Time-dependent effect of 1,6-hexanediol on biomolecular condensates and 3D chromatin organization

• Published in: Genome Biology Vol. 22; no. 1; p. 230
• Main Authors: Liu, Xinyi, Jiang, Shaoshuai, Ma, Lin, Qu, Jiale, Zhao, Longying, Zhu, Xing, Ding, Junjun
• Format: Journal Article
• Language: English
• Published: England BioMed Central 17.08.2021; BMC
• Subjects: 1,6-Hexanediol; 3D chromatin organization; acute exposure; Apoptosis; Biomolecular condensates; Biomolecular Condensates - chemistry; Biomolecular Condensates - drug effects; Cell Physiological Phenomena; Cell viability; Chromatin; chronic exposure; Condensates; Gene loci; genome; Glycols - chemistry; Glycols - pharmacology; HeLa Cells; Humans; Imaging, Three-Dimensional; Phase transitions; Proteins; RNA polymerase; Stem cells; 1,6-Hexanediol; Biomolecular condensates; 3D chromatin organization
• ISSN: 1474-760X; 1474-7596; 1474-760X
• DOI: 10.1186/s13059-021-02455-3

Biomolecular condensates have been implicated in multiple cellular processes.
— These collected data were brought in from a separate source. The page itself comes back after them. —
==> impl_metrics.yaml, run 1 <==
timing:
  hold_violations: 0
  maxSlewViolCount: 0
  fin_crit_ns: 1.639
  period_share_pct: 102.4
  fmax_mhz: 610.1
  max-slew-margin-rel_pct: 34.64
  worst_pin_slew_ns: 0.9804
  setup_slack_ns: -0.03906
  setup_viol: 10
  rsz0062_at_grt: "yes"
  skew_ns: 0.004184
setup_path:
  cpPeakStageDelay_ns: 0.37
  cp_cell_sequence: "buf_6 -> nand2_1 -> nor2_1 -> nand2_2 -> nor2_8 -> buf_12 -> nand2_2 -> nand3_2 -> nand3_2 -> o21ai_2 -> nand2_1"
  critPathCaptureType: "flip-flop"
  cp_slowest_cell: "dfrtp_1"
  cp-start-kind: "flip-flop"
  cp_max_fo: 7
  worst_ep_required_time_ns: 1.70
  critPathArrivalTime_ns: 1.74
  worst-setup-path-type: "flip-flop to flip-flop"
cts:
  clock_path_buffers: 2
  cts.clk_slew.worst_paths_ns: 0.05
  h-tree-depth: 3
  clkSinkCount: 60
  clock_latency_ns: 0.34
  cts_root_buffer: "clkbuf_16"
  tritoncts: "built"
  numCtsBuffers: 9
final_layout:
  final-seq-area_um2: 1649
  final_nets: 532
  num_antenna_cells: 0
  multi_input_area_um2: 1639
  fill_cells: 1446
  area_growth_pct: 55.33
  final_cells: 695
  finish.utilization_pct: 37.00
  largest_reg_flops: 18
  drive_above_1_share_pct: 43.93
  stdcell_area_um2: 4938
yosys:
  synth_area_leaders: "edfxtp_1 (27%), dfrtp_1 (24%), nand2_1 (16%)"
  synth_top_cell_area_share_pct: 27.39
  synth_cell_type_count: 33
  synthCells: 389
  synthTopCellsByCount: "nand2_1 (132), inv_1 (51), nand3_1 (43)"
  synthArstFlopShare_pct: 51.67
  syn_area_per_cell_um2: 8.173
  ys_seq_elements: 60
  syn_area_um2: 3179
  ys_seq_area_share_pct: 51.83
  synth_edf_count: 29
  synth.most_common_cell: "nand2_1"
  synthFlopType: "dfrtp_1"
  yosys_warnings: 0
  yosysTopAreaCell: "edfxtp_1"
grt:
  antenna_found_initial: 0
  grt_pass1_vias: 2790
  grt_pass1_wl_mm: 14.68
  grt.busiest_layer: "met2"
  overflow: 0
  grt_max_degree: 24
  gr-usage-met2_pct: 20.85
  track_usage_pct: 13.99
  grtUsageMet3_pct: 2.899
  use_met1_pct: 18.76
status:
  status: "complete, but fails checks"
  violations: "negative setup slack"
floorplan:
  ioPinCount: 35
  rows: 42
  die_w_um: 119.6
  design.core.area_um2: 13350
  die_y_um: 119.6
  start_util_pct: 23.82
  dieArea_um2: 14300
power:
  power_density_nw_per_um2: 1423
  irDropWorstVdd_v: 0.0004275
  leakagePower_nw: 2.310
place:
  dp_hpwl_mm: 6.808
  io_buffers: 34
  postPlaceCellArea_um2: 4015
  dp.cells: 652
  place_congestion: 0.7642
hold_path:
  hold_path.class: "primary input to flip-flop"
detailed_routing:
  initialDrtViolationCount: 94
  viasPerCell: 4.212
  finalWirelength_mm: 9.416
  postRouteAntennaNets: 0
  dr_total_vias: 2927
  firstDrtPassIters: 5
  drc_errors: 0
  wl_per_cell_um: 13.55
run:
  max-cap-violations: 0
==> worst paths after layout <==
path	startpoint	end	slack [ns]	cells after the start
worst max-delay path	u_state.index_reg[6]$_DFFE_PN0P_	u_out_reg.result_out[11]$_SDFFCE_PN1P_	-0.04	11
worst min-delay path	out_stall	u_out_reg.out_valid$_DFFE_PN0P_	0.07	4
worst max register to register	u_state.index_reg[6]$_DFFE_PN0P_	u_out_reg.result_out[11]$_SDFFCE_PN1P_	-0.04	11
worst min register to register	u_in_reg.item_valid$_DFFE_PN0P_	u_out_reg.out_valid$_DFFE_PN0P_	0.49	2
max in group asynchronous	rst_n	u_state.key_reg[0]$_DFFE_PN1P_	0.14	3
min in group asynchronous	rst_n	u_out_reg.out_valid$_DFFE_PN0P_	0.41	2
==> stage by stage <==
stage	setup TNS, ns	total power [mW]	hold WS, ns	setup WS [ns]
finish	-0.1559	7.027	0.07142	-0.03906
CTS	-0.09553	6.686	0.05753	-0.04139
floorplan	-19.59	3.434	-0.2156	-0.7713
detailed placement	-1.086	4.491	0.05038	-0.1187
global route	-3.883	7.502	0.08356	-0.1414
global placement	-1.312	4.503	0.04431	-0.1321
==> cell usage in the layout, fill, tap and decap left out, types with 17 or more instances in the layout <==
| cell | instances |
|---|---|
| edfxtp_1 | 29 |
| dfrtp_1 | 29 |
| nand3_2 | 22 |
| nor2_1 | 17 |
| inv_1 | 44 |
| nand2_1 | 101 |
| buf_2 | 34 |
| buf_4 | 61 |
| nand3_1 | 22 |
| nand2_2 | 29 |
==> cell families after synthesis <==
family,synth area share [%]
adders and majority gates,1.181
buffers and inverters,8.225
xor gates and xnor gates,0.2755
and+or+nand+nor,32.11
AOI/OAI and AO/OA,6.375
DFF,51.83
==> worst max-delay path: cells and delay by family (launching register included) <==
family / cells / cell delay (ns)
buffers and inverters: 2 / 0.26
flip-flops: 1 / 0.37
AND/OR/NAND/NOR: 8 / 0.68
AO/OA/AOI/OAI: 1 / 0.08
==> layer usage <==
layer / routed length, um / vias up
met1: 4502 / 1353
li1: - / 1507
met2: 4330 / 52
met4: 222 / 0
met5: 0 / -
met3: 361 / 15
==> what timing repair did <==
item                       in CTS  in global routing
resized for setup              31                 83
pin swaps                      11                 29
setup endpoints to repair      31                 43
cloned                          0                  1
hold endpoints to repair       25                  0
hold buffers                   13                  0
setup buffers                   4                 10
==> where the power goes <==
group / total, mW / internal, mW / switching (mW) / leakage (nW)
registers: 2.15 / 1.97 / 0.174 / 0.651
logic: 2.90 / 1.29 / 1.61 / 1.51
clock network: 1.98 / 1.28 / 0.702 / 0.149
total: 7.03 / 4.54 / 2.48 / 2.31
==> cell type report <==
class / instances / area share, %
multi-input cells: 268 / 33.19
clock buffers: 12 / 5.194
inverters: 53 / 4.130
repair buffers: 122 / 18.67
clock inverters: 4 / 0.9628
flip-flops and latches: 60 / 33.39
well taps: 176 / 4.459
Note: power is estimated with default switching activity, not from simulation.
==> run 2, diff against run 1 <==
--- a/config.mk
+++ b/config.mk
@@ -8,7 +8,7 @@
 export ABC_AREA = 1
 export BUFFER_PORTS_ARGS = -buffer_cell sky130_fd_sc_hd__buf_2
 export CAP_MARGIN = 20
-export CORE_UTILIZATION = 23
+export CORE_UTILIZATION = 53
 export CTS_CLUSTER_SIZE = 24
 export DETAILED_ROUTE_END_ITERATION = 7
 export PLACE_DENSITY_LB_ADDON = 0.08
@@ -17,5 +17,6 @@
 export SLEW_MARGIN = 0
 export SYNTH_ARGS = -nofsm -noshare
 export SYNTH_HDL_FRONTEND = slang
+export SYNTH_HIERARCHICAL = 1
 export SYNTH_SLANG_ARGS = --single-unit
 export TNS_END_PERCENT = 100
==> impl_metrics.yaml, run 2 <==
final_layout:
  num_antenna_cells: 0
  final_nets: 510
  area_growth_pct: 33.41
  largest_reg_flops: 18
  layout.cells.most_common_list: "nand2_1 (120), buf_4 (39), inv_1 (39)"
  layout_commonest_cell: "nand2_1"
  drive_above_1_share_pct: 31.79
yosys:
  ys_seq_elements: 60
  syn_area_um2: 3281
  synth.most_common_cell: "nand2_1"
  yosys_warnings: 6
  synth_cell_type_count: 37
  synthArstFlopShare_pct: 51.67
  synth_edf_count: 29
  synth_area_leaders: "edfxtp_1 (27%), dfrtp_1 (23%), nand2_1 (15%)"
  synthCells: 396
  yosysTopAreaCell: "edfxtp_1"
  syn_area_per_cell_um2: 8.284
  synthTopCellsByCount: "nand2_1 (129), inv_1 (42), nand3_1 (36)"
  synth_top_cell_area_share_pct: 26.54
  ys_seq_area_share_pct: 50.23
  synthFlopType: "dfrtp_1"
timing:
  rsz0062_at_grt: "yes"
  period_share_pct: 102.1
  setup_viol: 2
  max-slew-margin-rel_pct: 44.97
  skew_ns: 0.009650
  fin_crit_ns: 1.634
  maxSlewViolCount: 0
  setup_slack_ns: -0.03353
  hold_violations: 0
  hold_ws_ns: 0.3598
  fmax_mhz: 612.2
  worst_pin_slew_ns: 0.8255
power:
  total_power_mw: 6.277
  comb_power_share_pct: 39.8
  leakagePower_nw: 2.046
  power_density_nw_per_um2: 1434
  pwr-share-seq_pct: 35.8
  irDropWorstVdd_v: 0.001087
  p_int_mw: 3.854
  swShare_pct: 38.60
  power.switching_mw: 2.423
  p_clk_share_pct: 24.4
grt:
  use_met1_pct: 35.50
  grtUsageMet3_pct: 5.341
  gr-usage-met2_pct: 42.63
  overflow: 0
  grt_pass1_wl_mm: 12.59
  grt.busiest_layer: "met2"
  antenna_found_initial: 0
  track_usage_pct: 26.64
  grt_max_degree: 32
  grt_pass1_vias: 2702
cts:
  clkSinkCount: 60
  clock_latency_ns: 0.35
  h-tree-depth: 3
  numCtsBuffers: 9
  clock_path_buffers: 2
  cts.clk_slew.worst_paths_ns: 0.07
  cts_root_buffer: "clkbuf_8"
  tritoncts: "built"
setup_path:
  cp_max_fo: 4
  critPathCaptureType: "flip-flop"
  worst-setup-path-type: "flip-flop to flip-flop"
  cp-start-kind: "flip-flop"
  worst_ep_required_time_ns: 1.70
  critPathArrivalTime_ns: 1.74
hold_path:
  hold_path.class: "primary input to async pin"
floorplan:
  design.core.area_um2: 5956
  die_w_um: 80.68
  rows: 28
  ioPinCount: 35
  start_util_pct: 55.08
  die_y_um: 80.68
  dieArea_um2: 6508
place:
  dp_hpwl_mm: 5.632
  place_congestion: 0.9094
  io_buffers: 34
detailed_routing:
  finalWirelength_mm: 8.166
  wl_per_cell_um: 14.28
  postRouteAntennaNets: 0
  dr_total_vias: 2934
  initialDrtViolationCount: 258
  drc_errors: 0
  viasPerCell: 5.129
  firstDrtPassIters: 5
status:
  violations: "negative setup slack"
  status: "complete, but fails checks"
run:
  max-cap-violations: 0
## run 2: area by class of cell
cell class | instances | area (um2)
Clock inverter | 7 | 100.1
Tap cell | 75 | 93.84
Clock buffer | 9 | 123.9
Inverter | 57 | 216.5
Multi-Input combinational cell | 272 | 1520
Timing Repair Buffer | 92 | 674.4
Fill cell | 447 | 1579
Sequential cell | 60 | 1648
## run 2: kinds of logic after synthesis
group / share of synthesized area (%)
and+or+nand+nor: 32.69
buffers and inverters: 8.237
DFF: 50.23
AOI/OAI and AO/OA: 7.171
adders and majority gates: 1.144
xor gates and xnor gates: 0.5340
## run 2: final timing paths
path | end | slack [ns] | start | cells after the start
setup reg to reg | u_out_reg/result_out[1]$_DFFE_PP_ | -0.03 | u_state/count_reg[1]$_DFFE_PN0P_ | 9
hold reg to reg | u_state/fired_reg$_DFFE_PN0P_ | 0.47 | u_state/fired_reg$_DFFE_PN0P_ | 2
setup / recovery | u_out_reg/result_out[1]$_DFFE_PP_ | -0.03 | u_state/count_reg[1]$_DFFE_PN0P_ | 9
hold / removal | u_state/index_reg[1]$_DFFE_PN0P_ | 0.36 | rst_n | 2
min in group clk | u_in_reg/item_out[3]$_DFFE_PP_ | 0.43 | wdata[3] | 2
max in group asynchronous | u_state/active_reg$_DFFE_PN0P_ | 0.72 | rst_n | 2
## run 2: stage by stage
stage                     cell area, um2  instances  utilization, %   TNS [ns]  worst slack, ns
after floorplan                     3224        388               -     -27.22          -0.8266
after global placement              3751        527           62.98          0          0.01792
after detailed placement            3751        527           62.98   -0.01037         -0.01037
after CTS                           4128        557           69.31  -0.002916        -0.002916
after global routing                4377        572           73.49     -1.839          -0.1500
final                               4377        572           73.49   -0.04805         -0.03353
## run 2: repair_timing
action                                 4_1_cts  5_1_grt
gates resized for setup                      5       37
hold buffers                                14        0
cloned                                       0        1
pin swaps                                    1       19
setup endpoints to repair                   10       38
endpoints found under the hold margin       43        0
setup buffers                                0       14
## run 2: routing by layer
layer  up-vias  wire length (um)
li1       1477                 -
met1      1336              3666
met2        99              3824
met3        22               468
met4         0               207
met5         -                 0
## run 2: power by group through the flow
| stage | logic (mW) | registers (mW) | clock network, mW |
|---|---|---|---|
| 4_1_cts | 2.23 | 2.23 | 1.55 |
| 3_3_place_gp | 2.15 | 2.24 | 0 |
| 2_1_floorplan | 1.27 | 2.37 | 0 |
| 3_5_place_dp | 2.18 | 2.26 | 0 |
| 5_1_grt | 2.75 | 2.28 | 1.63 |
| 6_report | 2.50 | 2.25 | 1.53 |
However, the global role played by condensates in 3D chromatin organization remains unclear. At present, 1,6-hexanediol (1,6-HD) is the only available tool to globally disrupt condensates, yet the conditions of 1,6-HD vary considerably between studies and may even trigger apoptosis. In this study, we first analyzed the effects of different concentrations and treatment durations of 1,6-HD and found that short-term exposure to 1.5% 1,6-HD dissolved biomolecular condensates whereas long-term exposure caused aberrant aggregation without affecting cell viability. Based on this condition, we drew a time-resolved map of 3D chromatin organization and found that short-term treatment with 1.5% 1,6-HD resulted in reduced long-range interactions, strengthened compartmentalization, homogenized A-A interactions, B-to-A compartment switch and TAD reorganization, whereas longer exposure had the opposite effects. Furthermore, the long-range interactions between condensate-component-enriched regions were markedly weakened following 1,6-HD treatment. In conclusion, our study finds a proper 1,6-HD condition and provides a resource for exploring the role of biomolecular condensates in 3D chromatin organization.